## [EXERCISE OBJECTIVE]
Give the entries again, exactly as written.

Records drawn from a dataset:
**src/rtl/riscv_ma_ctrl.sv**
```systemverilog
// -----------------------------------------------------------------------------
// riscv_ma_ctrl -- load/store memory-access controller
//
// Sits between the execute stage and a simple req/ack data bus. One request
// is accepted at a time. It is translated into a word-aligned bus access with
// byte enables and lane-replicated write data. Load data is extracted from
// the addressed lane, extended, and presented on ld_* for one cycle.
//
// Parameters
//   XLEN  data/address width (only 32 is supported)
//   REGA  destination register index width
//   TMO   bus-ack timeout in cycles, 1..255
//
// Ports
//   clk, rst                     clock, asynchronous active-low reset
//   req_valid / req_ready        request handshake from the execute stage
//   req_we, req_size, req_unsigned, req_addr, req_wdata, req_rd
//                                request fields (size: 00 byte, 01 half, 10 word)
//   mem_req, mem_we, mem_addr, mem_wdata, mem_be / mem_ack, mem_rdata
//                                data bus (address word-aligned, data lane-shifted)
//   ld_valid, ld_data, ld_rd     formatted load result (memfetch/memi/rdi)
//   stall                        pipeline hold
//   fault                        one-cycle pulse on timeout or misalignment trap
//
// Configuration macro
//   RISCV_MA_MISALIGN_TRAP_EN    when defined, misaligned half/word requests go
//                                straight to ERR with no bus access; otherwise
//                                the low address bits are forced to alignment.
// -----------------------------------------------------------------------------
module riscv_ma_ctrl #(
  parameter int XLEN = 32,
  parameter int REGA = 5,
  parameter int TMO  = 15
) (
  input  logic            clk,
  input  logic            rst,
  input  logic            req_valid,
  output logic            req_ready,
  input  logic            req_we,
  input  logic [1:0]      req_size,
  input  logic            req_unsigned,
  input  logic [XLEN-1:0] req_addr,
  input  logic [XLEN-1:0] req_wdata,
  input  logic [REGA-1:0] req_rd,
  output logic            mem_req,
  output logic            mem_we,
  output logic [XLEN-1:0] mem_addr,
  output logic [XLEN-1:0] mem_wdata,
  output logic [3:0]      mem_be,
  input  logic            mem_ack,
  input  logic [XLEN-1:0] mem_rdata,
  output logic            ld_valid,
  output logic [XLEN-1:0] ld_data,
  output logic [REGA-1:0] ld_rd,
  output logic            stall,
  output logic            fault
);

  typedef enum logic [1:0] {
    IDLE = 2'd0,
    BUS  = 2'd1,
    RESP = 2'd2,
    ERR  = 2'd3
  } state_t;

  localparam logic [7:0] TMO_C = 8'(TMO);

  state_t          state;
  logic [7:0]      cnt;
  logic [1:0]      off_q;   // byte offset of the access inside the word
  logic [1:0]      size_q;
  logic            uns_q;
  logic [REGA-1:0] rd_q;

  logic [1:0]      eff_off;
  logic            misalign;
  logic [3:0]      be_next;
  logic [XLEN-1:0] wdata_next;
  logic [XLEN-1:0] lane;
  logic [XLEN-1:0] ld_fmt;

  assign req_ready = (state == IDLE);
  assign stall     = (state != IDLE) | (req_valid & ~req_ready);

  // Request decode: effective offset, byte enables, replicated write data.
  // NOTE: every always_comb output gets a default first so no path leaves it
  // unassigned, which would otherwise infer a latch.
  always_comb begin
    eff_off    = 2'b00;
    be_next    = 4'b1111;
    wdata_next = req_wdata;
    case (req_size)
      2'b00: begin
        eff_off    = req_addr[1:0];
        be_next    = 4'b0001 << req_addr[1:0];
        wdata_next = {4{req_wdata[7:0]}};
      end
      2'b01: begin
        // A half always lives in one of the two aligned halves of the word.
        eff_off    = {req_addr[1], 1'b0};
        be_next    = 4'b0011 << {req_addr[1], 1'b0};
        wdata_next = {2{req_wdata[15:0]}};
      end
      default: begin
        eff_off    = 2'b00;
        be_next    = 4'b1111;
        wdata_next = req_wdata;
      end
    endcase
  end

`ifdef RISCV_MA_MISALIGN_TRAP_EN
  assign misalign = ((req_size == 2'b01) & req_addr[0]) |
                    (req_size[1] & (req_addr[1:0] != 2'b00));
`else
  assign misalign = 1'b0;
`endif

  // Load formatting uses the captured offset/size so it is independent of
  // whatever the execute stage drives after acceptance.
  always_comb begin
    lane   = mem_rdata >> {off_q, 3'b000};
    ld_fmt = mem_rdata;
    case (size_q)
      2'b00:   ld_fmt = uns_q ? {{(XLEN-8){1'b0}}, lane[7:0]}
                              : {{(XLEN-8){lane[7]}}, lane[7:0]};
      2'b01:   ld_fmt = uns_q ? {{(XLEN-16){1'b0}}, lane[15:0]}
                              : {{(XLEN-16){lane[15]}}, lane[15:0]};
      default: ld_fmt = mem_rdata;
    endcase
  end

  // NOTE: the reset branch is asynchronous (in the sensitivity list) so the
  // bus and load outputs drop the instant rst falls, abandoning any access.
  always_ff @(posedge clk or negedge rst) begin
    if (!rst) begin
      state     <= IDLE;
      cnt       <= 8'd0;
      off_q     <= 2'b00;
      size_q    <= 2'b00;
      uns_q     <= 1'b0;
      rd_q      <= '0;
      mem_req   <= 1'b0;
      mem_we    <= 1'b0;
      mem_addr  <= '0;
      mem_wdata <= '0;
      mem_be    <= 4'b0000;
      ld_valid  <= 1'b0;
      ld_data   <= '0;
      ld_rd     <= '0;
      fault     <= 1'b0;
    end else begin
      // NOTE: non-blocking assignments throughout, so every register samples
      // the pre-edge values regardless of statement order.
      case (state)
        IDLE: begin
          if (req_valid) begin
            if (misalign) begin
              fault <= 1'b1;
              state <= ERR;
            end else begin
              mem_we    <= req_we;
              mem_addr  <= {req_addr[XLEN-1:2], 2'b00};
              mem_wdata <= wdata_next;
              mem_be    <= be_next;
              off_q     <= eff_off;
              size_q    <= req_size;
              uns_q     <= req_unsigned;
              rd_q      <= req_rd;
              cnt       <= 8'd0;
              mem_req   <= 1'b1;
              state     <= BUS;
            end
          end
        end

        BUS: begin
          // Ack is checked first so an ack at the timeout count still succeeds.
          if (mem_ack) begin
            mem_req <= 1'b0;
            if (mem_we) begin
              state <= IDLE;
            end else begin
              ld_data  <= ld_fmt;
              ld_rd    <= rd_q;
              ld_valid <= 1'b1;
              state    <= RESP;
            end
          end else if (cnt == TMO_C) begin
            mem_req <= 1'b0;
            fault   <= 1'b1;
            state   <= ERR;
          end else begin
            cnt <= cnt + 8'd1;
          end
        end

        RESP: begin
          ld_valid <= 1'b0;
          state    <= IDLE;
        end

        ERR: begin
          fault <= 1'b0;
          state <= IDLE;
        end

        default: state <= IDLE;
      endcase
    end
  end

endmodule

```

## [TASK RESULT]
**src/rtl/riscv_ma_ctrl.sv**
```systemverilog
// -----------------------------------------------------------------------------
// riscv_ma_ctrl -- load/store memory-access controller
//
// Sits between the execute stage and a simple req/ack data bus. One request
// is accepted at a time. It is translated into a word-aligned bus access with
// byte enables and lane-replicated write data. Load data is extracted from
// the addressed lane, extended, and presented on ld_* for one cycle.
//
// Parameters
//   XLEN  data/address width (only 32 is supported)
//   REGA  destination register index width
//   TMO   bus-ack timeout in cycles, 1..255
//
// Ports
//   clk, rst                     clock, asynchronous active-low reset
//   req_valid / req_ready        request handshake from the execute stage
//   req_we, req_size, req_unsigned, req_addr, req_wdata, req_rd
//                                request fields (size: 00 byte, 01 half, 10 word)
//   mem_req, mem_we, mem_addr, mem_wdata, mem_be / mem_ack, mem_rdata
//                                data bus (address word-aligned, data lane-shifted)
//   ld_valid, ld_data, ld_rd     formatted load result (memfetch/memi/rdi)
//   stall                        pipeline hold
//   fault                        one-cycle pulse on timeout or misalignment trap
//
// Configuration macro
//   RISCV_MA_MISALIGN_TRAP_EN    when defined, misaligned half/word requests go
//                                straight to ERR with no bus access; otherwise
//                                the low address bits are forced to alignment.
// -----------------------------------------------------------------------------
module riscv_ma_ctrl #(
  parameter int XLEN = 32,
  parameter int REGA = 5,
  parameter int TMO  = 15
) (
  input  logic            clk,
  input  logic            rst,
  input  logic            req_valid,
  output logic            req_ready,
  input  logic            req_we,
  input  logic [1:0]      req_size,
  input  logic            req_unsigned,
  input  logic [XLEN-1:0] req_addr,
  input  logic [XLEN-1:0] req_wdata,
  input  logic [REGA-1:0] req_rd,
  output logic            mem_req,
  output logic            mem_we,
  output logic [XLEN-1:0] mem_addr,
  output logic [XLEN-1:0] mem_wdata,
  output logic [3:0]      mem_be,
  input  logic            mem_ack,
  input  logic [XLEN-1:0] mem_rdata,
  output logic            ld_valid,
  output logic [XLEN-1:0] ld_data,
  output logic [REGA-1:0] ld_rd,
  output logic            stall,
  output logic            fault
);

  typedef enum logic [1:0] {
    IDLE = 2'd0,
    BUS  = 2'd1,
    RESP = 2'd2,
    ERR  = 2'd3
  } state_t;

  localparam logic [7:0] TMO_C = 8'(TMO);

  state_t          state;
  logic [7:0]      cnt;
  logic [1:0]      off_q;   // byte offset of the access inside the word
  logic [1:0]      size_q;
  logic            uns_q;
  logic [REGA-1:0] rd_q;

  logic [1:0]      eff_off;
  logic            misalign;
  logic [3:0]      be_next;
  logic [XLEN-1:0] wdata_next;
  logic [XLEN-1:0] lane;
  logic [XLEN-1:0] ld_fmt;

  assign req_ready = (state == IDLE);
  assign stall     = (state != IDLE) | (req_valid & ~req_ready);

  // Request decode: effective offset, byte enables, replicated write data.
  // NOTE: every always_comb output gets a default first so no path leaves it
  // unassigned, which would otherwise infer a latch.
  always_comb begin
    eff_off    = 2'b00;
    be_next    = 4'b1111;
    wdata_next = req_wdata;
    case (req_size)
      2'b00: begin
        eff_off    = req_addr[1:0];
        be_next    = 4'b0001 << req_addr[1:0];
        wdata_next = {4{req_wdata[7:0]}};
      end
      2'b01: begin
        // A half always lives in one of the two aligned halves of the word.
        eff_off    = {req_addr[1], 1'b0};
        be_next    = 4'b0011 << {req_addr[1], 1'b0};
        wdata_next = {2{req_wdata[15:0]}};
      end
      default: begin
        eff_off    = 2'b00;
        be_next    = 4'b1111;
        wdata_next = req_wdata;
      end
    endcase
  end

`ifdef RISCV_MA_MISALIGN_TRAP_EN
  assign misalign = ((req_size == 2'b01) & req_addr[0]) |
                    (req_size[1] & (req_addr[1:0] != 2'b00));
`else
  assign misalign = 1'b0;
`endif

  // Load formatting uses the captured offset/size so it is independent of
  // whatever the execute stage drives after acceptance.
  always_comb begin
    lane   = mem_rdata >> {off_q, 3'b000};
    ld_fmt = mem_rdata;
    case (size_q)
      2'b00:   ld_fmt = uns_q ? {{(XLEN-8){1'b0}}, lane[7:0]}
                              : {{(XLEN-8){lane[7]}}, lane[7:0]};
      2'b01:   ld_fmt = uns_q ? {{(XLEN-16){1'b0}}, lane[15:0]}
                              : {{(XLEN-16){lane[15]}}, lane[15:0]};
      default: ld_fmt = mem_rdata;
    endcase
  end

  // NOTE: the reset branch is asynchronous (in the sensitivity list) so the
  // bus and load outputs drop the instant rst falls, abandoning any access.
  always_ff @(posedge clk or negedge rst) begin
    if (!rst) begin
      state     <= IDLE;
      cnt       <= 8'd0;
      off_q     <= 2'b00;
      size_q    <= 2'b00;
      uns_q     <= 1'b0;
      rd_q      <= '0;
      mem_req   <= 1'b0;
      mem_we    <= 1'b0;
      mem_addr  <= '0;
      mem_wdata <= '0;
      mem_be    <= 4'b0000;
      ld_valid  <= 1'b0;
      ld_data   <= '0;
      ld_rd     <= '0;
      fault     <= 1'b0;
    end else begin
      // NOTE: non-blocking assignments throughout, so every register samples
      // the pre-edge values regardless of statement order.
      case (state)
        IDLE: begin
          if (req_valid) begin
            if (misalign) begin
              fault <= 1'b1;
              state <= ERR;
            end else begin
              mem_we    <= req_we;
              mem_addr  <= {req_addr[XLEN-1:2], 2'b00};
              mem_wdata <= wdata_next;
              mem_be    <= be_next;
              off_q     <= eff_off;
              size_q    <= req_size;
              uns_q     <= req_unsigned;
              rd_q      <= req_rd;
              cnt       <= 8'd0;
              mem_req   <= 1'b1;
              state     <= BUS;
            end
          end
        end

        BUS: begin
          // Ack is checked first so an ack at the timeout count still succeeds.
          if (mem_ack) begin
            mem_req <= 1'b0;
            if (mem_we) begin
              state <= IDLE;
            end else begin
              ld_data  <= ld_fmt;
              ld_rd    <= rd_q;
              ld_valid <= 1'b1;
              state    <= RESP;
            end
          end else if (cnt == TMO_C) begin
            mem_req <= 1'b0;
            fault   <= 1'b1;
            state   <= ERR;
          end else begin
            cnt <= cnt + 8'd1;
          end
        end

        RESP: begin
          ld_valid <= 1'b0;
          state    <= IDLE;
        end

        ERR: begin
          fault <= 1'b0;
          state <= IDLE;
        end

        default: state <= IDLE;
      endcase
    end
  end

endmodule

```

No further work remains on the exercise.